Esistono corsi formativi esperienziali davvero belli e ricchi di contenuti, dove il conduttore porta nuovi punti di vista, diverse porte di servizio che non avevamo ancora scoperto. Corsi di gruppo, in cui si entra in contatto con altri genitori che vivono i nostri stessi stati d’animo, le difficoltà, le paure, i successi e nascono splendidi confronti. Si studiano possibilità, si verificano ipotesi lavorando sul “campo”, si sperimentano nuove visioni. Ma non ci sono soluzioni immediate, senza fatica, calate dal genio della lampada che tutto risolve al posto mio. Fare il genitore implica lo sporcarsi le mani, l’impastare la propria vita, i vissuti, l’infanzia, i traumi subiti e rivedere tutto quanto per comprendere dinamiche disfunzionali che vengono attuate con i nostri figli e che ci allontanano da loro. E’ fondamentale operare su se stessi, guardare in faccia i propri fantasmi, ammettere le proprie difficoltà. Non si può pretendere di lasciare in mano ad uno sconosciuto il rapporto più importante della nostra vita, credendo che possa risolverlo per noi.

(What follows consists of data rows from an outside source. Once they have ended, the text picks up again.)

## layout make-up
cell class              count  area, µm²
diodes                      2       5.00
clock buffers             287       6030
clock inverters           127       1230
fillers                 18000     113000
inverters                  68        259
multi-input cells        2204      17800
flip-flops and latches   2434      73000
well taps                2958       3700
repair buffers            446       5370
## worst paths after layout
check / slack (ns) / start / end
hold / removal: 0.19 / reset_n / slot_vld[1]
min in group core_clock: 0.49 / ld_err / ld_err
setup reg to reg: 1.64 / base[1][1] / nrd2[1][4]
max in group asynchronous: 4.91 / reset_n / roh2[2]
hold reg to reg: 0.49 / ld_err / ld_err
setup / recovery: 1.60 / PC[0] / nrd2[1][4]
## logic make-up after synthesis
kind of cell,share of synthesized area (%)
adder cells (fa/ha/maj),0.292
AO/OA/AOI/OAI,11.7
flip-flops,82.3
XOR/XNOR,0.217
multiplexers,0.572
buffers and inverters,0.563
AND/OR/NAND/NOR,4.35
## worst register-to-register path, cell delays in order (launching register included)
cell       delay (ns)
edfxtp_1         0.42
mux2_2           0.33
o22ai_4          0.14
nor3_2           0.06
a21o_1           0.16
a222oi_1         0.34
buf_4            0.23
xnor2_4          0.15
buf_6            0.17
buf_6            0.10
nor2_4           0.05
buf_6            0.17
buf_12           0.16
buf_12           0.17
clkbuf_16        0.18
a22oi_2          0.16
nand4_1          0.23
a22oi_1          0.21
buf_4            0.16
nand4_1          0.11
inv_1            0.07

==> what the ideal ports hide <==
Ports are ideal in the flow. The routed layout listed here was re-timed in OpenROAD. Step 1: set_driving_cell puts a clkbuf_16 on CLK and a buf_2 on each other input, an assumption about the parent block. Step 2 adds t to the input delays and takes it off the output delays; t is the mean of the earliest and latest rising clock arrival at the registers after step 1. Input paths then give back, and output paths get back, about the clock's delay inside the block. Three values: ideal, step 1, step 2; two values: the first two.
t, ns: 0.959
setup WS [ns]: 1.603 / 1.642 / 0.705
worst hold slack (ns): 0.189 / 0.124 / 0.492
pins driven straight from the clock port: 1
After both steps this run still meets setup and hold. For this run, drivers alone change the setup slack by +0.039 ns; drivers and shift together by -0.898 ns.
What follows belongs to an exercise in optimizing a design on an open flow for small area and a short achievable clock period; a production flow would make more cautious choices.
Where RTL was checked, it was by simulation tests only, not by an equivalence proof against the original.
No activity file was given, so power comes from the tool's default toggle rates.

==> flow/design.v <==
`default_nettype none
package s4rf_pkg;
  localparam int MAX_REQUEST = 4096;
  localparam int POS_W       = $clog2(MAX_REQUEST + 1);
  localparam int HEADER_LEN  = 8;
  localparam int NUM_RULES   = 6;
  localparam int RULE_W      = 38;
  localparam logic [7:0] CMD_CONNECT = 8'd1;
  localparam logic [7:0] CMD_BIND    = 8'd2;
  localparam logic [7:0] REPLY_GRANT  = 8'd90;
  localparam logic [7:0] REPLY_REJECT = 8'd91;
  localparam int REPLY_BEATS = 8;
  localparam int BEAT_W      = $clog2(REPLY_BEATS);
  localparam int              CFG_IDX_W     = 3;
  localparam int              CFG_DATA_W    = RULE_W;
  localparam logic [CFG_IDX_W-1:0] CFG_BIND_PORT = 3'd0;
  localparam int              CFG_RULE_BASE = 1;
  typedef struct packed {
    logic        valid;
    logic        kind_bind;
    logic [3:0]  wild;
    logic [31:0] addr;
  } rule_t;
  typedef struct packed {
    logic        granted;
    logic        is4a;
    logic        is_bind;
    logic [15:0] port;
    logic [31:0] addr;
  } reply_t;
endpackage
`default_nettype wire
`default_nettype none
module socks4a_request_filter (
  input  wire logic        clk,
  input  wire logic        rst_n,
  input  wire logic        in_valid,
  output logic             in_ready,
  input  wire logic [7:0]  in_req_byte,
  input  wire logic        in_end_of_request,
  output logic             out_valid,
  input  wire logic        out_ready,
  output logic [7:0]       out_reply_byte,
  output logic             out_reply_final,
  output logic             out_granted,
  output logic             out_is_socks4a,
  output logic             out_is_bind,
  input  wire logic        cfg_valid,
  output logic             cfg_ready,
  input  wire logic [2:0]  cfg_index,
  input  wire logic [37:0] cfg_data
);
  logic [5:0]  rv;             
  logic [5:0]  rk;             
  logic [3:0]  rw [6];         
  logic [31:0] ra [6];         
  logic [15:0] bp;             
  logic        bpf;            
  logic [12:0] pos;
  logic        c1, c2;         
  logic [15:0] port;
  logic [31:0] addr;
  logic [1:0]  nul;
  logic        g7;             
  logic        rvld;
  logic        bsy;            
  logic        last;           
  logic        rg, r4a, rb;
  logic [15:0] rport;
  logic [31:0] raddr;
  assign cfg_ready = 1'b1;
  always_ff @(posedge clk) begin
    if (cfg_valid && cfg_index == 3'd0) bp <= cfg_data[15:0];
    if (!rst_n) bpf <= 1'b0;
    else if (cfg_valid && cfg_index == 3'd0) bpf <= 1'b1;
  end
  for (genvar i = 0; i < 6; i++) begin : g_rule
    always_ff @(posedge clk) begin
      if (cfg_valid && cfg_index == 3'(i + 1)) begin
        rk[i] <= cfg_data[36];
        rw[i] <= cfg_data[35:32];
        ra[i] <= cfg_data[31:0];
      end
      if (!rst_n) rv[i] <= 1'b0;
      else if (cfg_valid && cfg_index == 3'(i + 1)) rv[i] <= cfg_data[37];
    end
  end
  logic hdr;                   
  logic over;                  
  logic is1, is2, is3, is4, is5, is6, is7, ge7;
  assign hdr  = (pos[12:3] == 10'd0);
  assign over = pos[12];
  assign is1 = hdr && pos[2:0] == 3'd1;
  assign is2 = hdr && pos[2:0] == 3'd2;
  assign is3 = hdr && pos[2:0] == 3'd3;
  assign is4 = hdr && pos[2:0] == 3'd4;
  assign is5 = hdr && pos[2:0] == 3'd5;
  assign is6 = hdr && pos[2:0] == 3'd6;
  assign is7 = hdr && pos[2:0] == 3'd7;
  assign ge7 = !hdr || pos[2:0] == 3'd7;
  logic out_take, out_last, in_take, in_end, reply_ok, load;
  assign out_take  = rvld && out_ready;
  assign out_last  = out_take && last;
  assign in_ready  = !(in_end_of_request && (bsy || (last && !out_ready)));
  assign in_take   = in_valid && (!rvld || out_last || !in_end_of_request);
  assign in_end    = in_take && in_end_of_request;
  assign reply_ok  = ge7 && (c1 || c2);
  assign load      = in_end && reply_ok;
  always_ff @(posedge clk) begin
    if (is1) begin
      c1 <= (in_req_byte == 8'd1);
      c2 <= (in_req_byte == 8'd2);
    end
    if (is2) port[15:8]  <= in_req_byte;
    if (is3) port[7:0]   <= in_req_byte;
    if (is4) addr[31:24] <= in_req_byte;
    if (is5) addr[23:16] <= in_req_byte;
    if (is6) addr[15:8]  <= in_req_byte;
    if (is7) addr[7:0]   <= in_req_byte;
  end
  logic nul_byte;
  assign nul_byte = (in_req_byte == 8'd0) && !hdr && !over;
  always_ff @(posedge clk) begin
    if (!rst_n || in_end) begin
      pos <= '0;
      nul <= '0;
    end else if (in_take) begin
      if (!over) pos <= pos + 13'd1;
      if (nul_byte && nul != 2'd2) nul <= nul + 2'd1;
    end
  end
  logic [5:0] part, part_nx, hit;
  logic       none, g_in;
  for (genvar i = 0; i < 6; i++) begin : g_match
    assign part_nx[i] = rv[i] && (rk[i] ? c2 : c1) &&
                        (rw[i][0] || ra[i][31:24] == addr[31:24]) &&
                        (rw[i][1] || ra[i][23:16] == addr[23:16]) &&
                        (rw[i][2] || ra[i][15:8]  == in_req_byte);
    assign hit[i]     = part[i] && (rw[i][3] || ra[i][7:0] == in_req_byte);
  end
  assign none = !(|rv);
  assign g_in = (|hit) || none;
  always_ff @(posedge clk) begin
    if (is6) part <= part_nx;
  end
  always_ff @(posedge clk) begin
    if (is7) g7 <= g_in;
  end
  logic rep_en;
  assign rep_en = !rvld || out_last;
  always_ff @(posedge clk) begin
    if (rep_en) begin
      rg    <= is7 ? g_in : g7;
      r4a   <= (nul == 2'd2) || (nul == 2'd1 && nul_byte);
      rb    <= c2;
      rport <= port;
      raddr <= {addr[31:8], is7 ? in_req_byte : addr[7:0]};
    end
  end
  logic [7:0]  bt;
  logic [7:0]  ob, nb;
  logic [15:0] bpv;
  assign bpv  = bpf ? bp : 16'd0;
  assign last = bt[7];
  assign nb = ({8{bt[0]}} & {7'b0101101, !rg}) |
              ({8{bt[1]}} & (rb ? bpv[15:8] : rport[15:8])) |
              ({8{bt[2]}} & (rb ? bpv[7:0]  : rport[7:0])) |
              ({8{bt[3] && !rb}} & raddr[31:24]) |
              ({8{bt[4] && !rb}} & raddr[23:16]) |
              ({8{bt[5] && !rb}} & raddr[15:8]) |
              ({8{bt[6] && !rb}} & raddr[7:0]);
  always_ff @(posedge clk) begin
    if (!rst_n) begin
      rvld <= 1'b0;
      bsy  <= 1'b0;
      bt   <= 8'd1;
      ob   <= '0;
    end else begin
      rvld <= load || (rvld && !out_last);
      bsy  <= load || (bsy && !(out_take && bt[6]));
      if (out_take) begin
        bt <= {bt[6:0], bt[7]};
        ob <= nb;
      end
    end
  end
  assign out_valid       = rvld;
  assign out_reply_byte  = ob;
  assign out_reply_final = last;
  assign out_granted     = rg;
  assign out_is_socks4a  = r4a;
  assign out_is_bind     = rb;
endmodule
`default_nettype wire
==> flow/config.mk <==
export PLATFORM = sky130hd
export DESIGN_NAME = socks4a_request_filter
export DESIGN_NICKNAME = socks4a_request_filter
export VERILOG_FILES = /design/flow/design.v
export SDC_FILE = /design/flow/constraint.sdc
export NUM_CORES = 4
export LEC_CHECK = 0
export CAP_MARGIN = 10
export CORE_MARGIN = 2
export CORE_UTILIZATION = 40
export PLACE_DENSITY = 0.6
export SETUP_SLACK_MARGIN = 2.3
export SLEW_MARGIN = 10
==> flow/constraint.sdc <==
create_clock -name core_clock -period 4.5 [get_ports {clk}]
set_input_delay 0.9000 -clock core_clock [delete_from_list [all_inputs] [get_ports {clk}]]
set_output_delay 0.9000 -clock core_clock [all_outputs]
set_load 0.01 [all_outputs]
standard.sh (not shown) runs the stock make flow with config.mk's settings and CLKGATE_MAP_FILE= SYNTH_SCRIPT=/design/flow/synth_recipe.tcl, a recipe that flattens the netlist after the stock synthesis.
==> flow/flow/run.sh <==
#!/bin/bash
# The standard layout (the standard.sh: standard synthesis, floorplan,
# placement, CTS, routing), with two changes:
#  - the port buffers that global placement inserts on every input and output
#    are sky130_fd_sc_hd__buf_2 instead of the delay-buffer cell that
#    buffer_ports picks on its own;
#  - clock tree synthesis uses larger sink clusters and no dummy loads.
set -uo pipefail
bash standard.sh "BUFFER_PORTS_ARGS=-buffer_cell sky130_fd_sc_hd__buf_2" \
  "CTS_ARGS=-sink_clustering_enable -repair_clock_nets -dont_use_dummy_load -buf_list sky130_fd_sc_hd__clkbuf_8 -sink_clustering_size 16 -sink_clustering_max_diameter 50" \
  finish > standard.log 2>&1
The starting point ran to the end with no violations.
==> next run, changes <==
--- a/flow/design.v
+++ b/flow/design.v
@@ -60,13 +60,12 @@
   logic        c1, c2;         
   logic [15:0] port;
   logic [31:0] addr;
   logic [1:0]  nul;
   logic        g7;             
   logic        rvld;
-  logic        bsy;            
   logic        last;           
   logic        rg, r4a, rb;
   logic [15:0] rport;
   logic [31:0] raddr;
   assign cfg_ready = 1'b1;
   always_ff @(posedge clk) begin
@@ -98,14 +97,14 @@
   assign is6 = hdr && pos[2:0] == 3'd6;
   assign is7 = hdr && pos[2:0] == 3'd7;
   assign ge7 = !hdr || pos[2:0] == 3'd7;
   logic out_take, out_last, in_take, in_end, reply_ok, load;
   assign out_take  = rvld && out_ready;
   assign out_last  = out_take && last;
-  assign in_ready  = !(in_end_of_request && (bsy || (last && !out_ready)));
-  assign in_take   = in_valid && (!rvld || out_last || !in_end_of_request);
+  assign in_ready  = !rvld || out_last || !in_end_of_request;
+  assign in_take   = in_valid && in_ready;
   assign in_end    = in_take && in_end_of_request;
   assign reply_ok  = ge7 && (c1 || c2);
   assign load      = in_end && reply_ok;
   always_ff @(posedge clk) begin
     if (is1) begin
       c1 <= (in_req_byte == 8'd1);
@@ -169,18 +168,16 @@
               ({8{bt[4] && !rb}} & raddr[23:16]) |
               ({8{bt[5] && !rb}} & raddr[15:8]) |
               ({8{bt[6] && !rb}} & raddr[7:0]);
   always_ff @(posedge clk) begin
     if (!rst_n) begin
       rvld <= 1'b0;
-      bsy  <= 1'b0;
       bt   <= 8'd1;
       ob   <= '0;
     end else begin
       rvld <= load || (rvld && !out_last);
-      bsy  <= load || (bsy && !(out_take && bt[6]));
       if (out_take) begin
         bt <= {bt[6:0], bt[7]};
         ob <= nb;
       end
     end
   end
=> Die area went down by 0.82%; maximum frequency went down by 1.1%; worst setup slack loses 0.025 ns; total power went down by 0.35%; clock power stays flat; wire length went up by 4.6%; final area went down by 0.60%; sequential cell count went down by 1; sequential share of layout area went up by 0.28 points; global-route usage went up by 0.82 points; synthesized cell count went down by 0.52%; synthesized area went down by 0.83%; clock-buffer cell count went down by 1; via count went up by 0.83%.
Only the layout flow was run in the first run of this note; the RTL was not checked for function there.

========
Setup of 08-21:
RTL: the design.v shown in full above, as it stands there.
Settings: LEC_CHECK=0, CAP_MARGIN=20, CORE_MARGIN=2, CORE_UTILIZATION=40, PLACE_DENSITY=0.6, SETUP_SLACK_MARGIN=2.3, SLEW_MARGIN=20; clock period 4.5 ns.
Scripts as last shown in full above: flow/flow/run.sh
## Diff of input files: 09-23 against 08-21
--- a/flow/design.v
+++ b/flow/design.v
@@ -99,13 +99,13 @@
   assign is7 = hdr && pos[2:0] == 3'd7;
   assign ge7 = !hdr || pos[2:0] == 3'd7;
   logic out_take, out_last, in_take, in_end, reply_ok, load;
   assign out_take  = rvld && out_ready;
   assign out_last  = out_take && last;
   assign in_ready  = !(in_end_of_request && (bsy || (last && !out_ready)));
-  assign in_take   = in_valid && (!rvld || out_last || !in_end_of_request);
+  assign in_take   = in_valid && in_ready;
   assign in_end    = in_take && in_end_of_request;
   assign reply_ok  = ge7 && (c1 || c2);
   assign load      = in_end && reply_ok;
   always_ff @(posedge clk) begin
     if (is1) begin
       c1 <= (in_req_byte == 8'd1);
[summary]
- Compared 09-23 against 08-21; clock power within noise.
- 09-23 vs. 08-21: count of mapped cells out of synthesis went up by about 0.3%.
- Delta (09-23 minus 08-21): placed cell count closely matched the old numbers, count of clock-net buffers in the final layout decreased by 2.6% relative to the old numbers.
- Diff 09-23 and 08-21: final area higher in 09-23
No functional check of the RTL was part of any run of this note.

========
blue:
// socks4a_request_filter: RTL as listed in full above, without the edits since
clock: 4.5 ns
lec_check: 0
cap_margin: 20
core_margin: 2
core_utilization: 40
place_density: 0.6
setup_slack_margin: 2.3
slew_margin: 20
==> flow/flow/run.sh <==
#!/bin/bash
# The standard layout (the standard.sh: standard synthesis, floorplan,
# placement, CTS, routing), with two changes:
#  - the port buffers that global placement inserts on every input and output
#    are sky130_fd_sc_hd__buf_2 instead of the delay-buffer cell that
#    buffer_ports picks on its own;
#  - clock tree synthesis uses larger sink clusters and no dummy loads.
set -uo pipefail
bash standard.sh "BUFFER_PORTS_ARGS=-buffer_cell sky130_fd_sc_hd__buf_2" \
  "CTS_ARGS=-sink_clustering_enable -repair_clock_nets -dont_use_dummy_load -buf_list sky130_fd_sc_hd__clkbuf_8 -sink_clustering_size 20 -sink_clustering_max_diameter 60" \
  finish > standard.log 2>&1
blue did not stop at any stage, and its layout met the timing, DRC and antenna checks.
> inputs changed (blue -> red)
-- flow/design.v --
<<< blue, line 64
  logic        g7;             
  logic        rvld;
  logic        bsy;            
  logic        last;           
  logic        rg, r4a, rb;
>>> red, line 64
  logic        g7;             
  logic        rvld;
  logic        last;           
  logic        rg, r4a, rb;
<<< blue, line 102
  assign out_take  = rvld && out_ready;
  assign out_last  = out_take && last;
  assign in_ready  = !(in_end_of_request && (bsy || (last && !out_ready)));
  assign in_take   = in_valid && (!rvld || out_last || !in_end_of_request);
  assign in_end    = in_take && in_end_of_request;
  assign reply_ok  = ge7 && (c1 || c2);
>>> red, line 101
  assign out_take  = rvld && out_ready;
  assign out_last  = out_take && last;
  assign in_ready  = !rvld || out_last || !in_end_of_request;
  assign in_take   = in_valid && in_ready;
  assign in_end    = in_take && in_end_of_request;
  assign reply_ok  = ge7 && (c1 || c2);
<<< blue, line 173
    if (!rst_n) begin
      rvld <= 1'b0;
      bsy  <= 1'b0;
      bt   <= 8'd1;
      ob   <= '0;
    end else begin
      rvld <= load || (rvld && !out_last);
      bsy  <= load || (bsy && !(out_take && bt[6]));
      if (out_take) begin
        bt <= {bt[6:0], bt[7]};
>>> red, line 172
    if (!rst_n) begin
      rvld <= 1'b0;
      bt   <= 8'd1;
      ob   <= '0;
    end else begin
      rvld <= load || (rvld && !out_last);
      if (out_take) begin
        bt <= {bt[6:0], bt[7]};
Results
red: via count of the first global-routing pass is 188 higher than what blue reported.
| final core utilization | red vs blue | ≈ equal |
Going from blue to red, total power of the final layout shrank slightly.
Delta (red minus blue): flip-flop and latch count barely changed; non-clock inverter instance count of the final layout climbed 1.
red vs. blue: final instance area decreased 0.55%; net count of the finished layout decreased 4; worst slew margin relative to its limit increased 4.7 points; initial core utilization essentially unchanged; core region area decreased 0.47%.
The RTL of blue was laid out without a check of its function.

========
socks4a_request_filter with an RTL version that a note above also has.
Size in the first run: roughly 960 cells after synthesis, ~390 flip-flops, about 0.015 mm2 of cells after synthesis.
==> module socks4a_request_filter, before the edit <==
module socks4a_request_filter (
  input  wire logic        clk,
  input  wire logic        rst_n,
  input  wire logic        in_valid,
  output logic             in_ready,
  input  wire logic [7:0]  in_req_byte,
  input  wire logic        in_end_of_request,
  output logic             out_valid,
  input  wire logic        out_ready,
  output logic [7:0]       out_reply_byte,
  output logic             out_reply_final,
  output logic             out_granted,
  output logic             out_is_socks4a,
  output logic             out_is_bind,
  input  wire logic        cfg_valid,
  output logic             cfg_ready,
  input  wire logic [2:0]  cfg_index,
  input  wire logic [37:0] cfg_data
);
  logic [5:0]  rv;             
  logic [5:0]  rk;             
  logic [3:0]  rw [6];         
  logic [31:0] ra [6];         
  logic [15:0] bp;             
  logic        bpf;            
  logic [12:0] pos;
  logic        c1, c2;         
  logic [15:0] port;
  logic [31:0] addr;
  logic [1:0]  nul;
  logic        g7;             
  logic        rvld;
  logic        last;           
  logic        rg, r4a, rb;
  logic [15:0] rport;
  logic [31:0] raddr;
  assign cfg_ready = 1'b1;
  always_ff @(posedge clk) begin
    if (cfg_valid && cfg_index == 3'd0) bp <= cfg_data[15:0];
    if (!rst_n) bpf <= 1'b0;
    else if (cfg_valid && cfg_index == 3'd0) bpf <= 1'b1;
  end
  for (genvar i = 0; i < 6; i++) begin : g_rule
    always_ff @(posedge clk) begin
      if (cfg_valid && cfg_index == 3'(i + 1)) begin
        rk[i] <= cfg_data[36];
        rw[i] <= cfg_data[35:32];
        ra[i] <= cfg_data[31:0];
      end
      if (!rst_n) rv[i] <= 1'b0;
      else if (cfg_valid && cfg_index == 3'(i + 1)) rv[i] <= cfg_data[37];
    end
  end
  logic hdr;                   
  logic over;                  
  logic is1, is2, is3, is4, is5, is6, is7, ge7;
  assign hdr  = (pos[12:3] == 10'd0);
  assign over = pos[12];
  assign is1 = hdr && pos[2:0] == 3'd1;
  assign is2 = hdr && pos[2:0] == 3'd2;
  assign is3 = hdr && pos[2:0] == 3'd3;
  assign is4 = hdr && pos[2:0] == 3'd4;
  assign is5 = hdr && pos[2:0] == 3'd5;
  assign is6 = hdr && pos[2:0] == 3'd6;
  assign is7 = hdr && pos[2:0] == 3'd7;
  assign ge7 = !hdr || pos[2:0] == 3'd7;
  logic out_take, out_last, in_take, in_end, reply_ok, load;
  assign out_take  = rvld && out_ready;
  assign out_last  = out_take && last;
  assign in_ready  = !rvld || out_last || !in_end_of_request;
  assign in_take   = in_valid && in_ready;
  assign in_end    = in_take && in_end_of_request;
  assign reply_ok  = ge7 && (c1 || c2);
  assign load      = in_end && reply_ok;
  always_ff @(posedge clk) begin
    if (is1) begin
      c1 <= (in_req_byte == 8'd1);
      c2 <= (in_req_byte == 8'd2);
    end
    if (is2) port[15:8]  <= in_req_byte;
    if (is3) port[7:0]   <= in_req_byte;
    if (is4) addr[31:24] <= in_req_byte;
    if (is5) addr[23:16] <= in_req_byte;
    if (is6) addr[15:8]  <= in_req_byte;
    if (is7) addr[7:0]   <= in_req_byte;
  end
  logic nul_byte;
  assign nul_byte = (in_req_byte == 8'd0) && !hdr && !over;
  always_ff @(posedge clk) begin
    if (!rst_n || in_end) begin
      pos <= '0;
      nul <= '0;
    end else if (in_take) begin
      if (!over) pos <= pos + 13'd1;
      if (nul_byte && nul != 2'd2) nul <= nul + 2'd1;
    end
  end
  logic [5:0] part, part_nx, hit;
  logic       none, g_in;
  for (genvar i = 0; i < 6; i++) begin : g_match
    assign part_nx[i] = rv[i] && (rk[i] ? c2 : c1) &&
                        (rw[i][0] || ra[i][31:24] == addr[31:24]) &&
                        (rw[i][1] || ra[i][23:16] == addr[23:16]) &&
                        (rw[i][2] || ra[i][15:8]  == in_req_byte);
    assign hit[i]     = part[i] && (rw[i][3] || ra[i][7:0] == in_req_byte);
  end
  assign none = !(|rv);
  assign g_in = (|hit) || none;
  always_ff @(posedge clk) begin
    if (is6) part <= part_nx;
  end
  always_ff @(posedge clk) begin
    if (is7) g7 <= g_in;
  end
  logic rep_en;
  assign rep_en = !rvld || out_last;
  always_ff @(posedge clk) begin
    if (rep_en) begin
      rg    <= is7 ? g_in : g7;
      r4a   <= (nul == 2'd2) || (nul == 2'd1 && nul_byte);
      rb    <= c2;
      rport <= port;
      raddr <= {addr[31:8], is7 ? in_req_byte : addr[7:0]};
    end
  end
  logic [7:0]  bt;
  logic [7:0]  ob, nb;
  logic [15:0] bpv;
  assign bpv  = bpf ? bp : 16'd0;
  assign last = bt[7];
  assign nb = ({8{bt[0]}} & {7'b0101101, !rg}) |
              ({8{bt[1]}} & (rb ? bpv[15:8] : rport[15:8])) |
              ({8{bt[2]}} & (rb ? bpv[7:0]  : rport[7:0])) |
              ({8{bt[3] && !rb}} & raddr[31:24]) |
              ({8{bt[4] && !rb}} & raddr[23:16]) |
              ({8{bt[5] && !rb}} & raddr[15:8]) |
              ({8{bt[6] && !rb}} & raddr[7:0]);
  always_ff @(posedge clk) begin
    if (!rst_n) begin
      rvld <= 1'b0;
      bt   <= 8'd1;
      ob   <= '0;
    end else begin
      rvld <= load || (rvld && !out_last);
      if (out_take) begin
        bt <= {bt[6:0], bt[7]};
        ob <= nb;
      end
    end
  end
  assign out_valid       = rvld;
  assign out_reply_byte  = ob;
  assign out_reply_final = last;
  assign out_granted     = rg;
  assign out_is_socks4a  = r4a;
  assign out_is_bind     = rb;
endmodule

Commetteremmo un terribile errore. L’amore implica impegno, costanza, cura. Avere cura. Le cure riservate ad un neonato però non possono essere le stesse di un bambino di 4 anni o di un adolescente di 14. Ci saranno cure diverse per ogni momento della sua crescita, ma non dimenticarti, che stai crescendo anche tu. Imparerai a conoscere tuo figlio un passo alla volta. Comprenderai ciò che ama e ciò che detesta, ciò che lo fa sentire triste o felice; il suo sguardo ti comunicherà il suo stato d’animo senza necessità di parole, il suo corpo ti mostrerà i segnali di malessere che saprai decifrare a menadito. Saprai dove ha una voglia, qual è il suo sorriso imbarazzato e cosa fa quando è stanco. Non smettere di osservarlo, perchè anche alcune di queste cose cambieranno. Inizierà a camuffare la tristezza con un sorriso, giocherà ad indossare maschere inconsce e tu potresti non accorgerti di tutto ciò. Lo hai fatto anche tu con i tuoi genitori, sono tappe fondamentali per la creazione della propria identità ed il distacco dalle aspettative. Non smettere di amarlo e non credere che ti ami di meno. Cresci con lui. Adatta le tue parole, calibra la tua corda tesa, stai in silenzio, ma porgi un orecchio. Ricordati di te bambino/a e poi ragazzo/a, le tue inquietudini, il tuo caos. Condividilo magari, assaporalo e prova a ricordare come hai messo ordine. Ti servirà ora, per sentirti un genitore adeguato, per rimettere ordine nel caos di insicurezza in cui magari piombi ogni tanto. Abbi fiducia in tuo figlio/a e in te.

E dunque, quali sono le soluzioni per “crescere genitori”?

Porsi domande, darsi risposte, formulare ipotesi, verificarle, confrontarsi, ritornare indietro, mettersi in discussione, cambiare le risposte e sentire la nascita di nuove domande. Tutto questo, fino alla fine dei vostri giorni.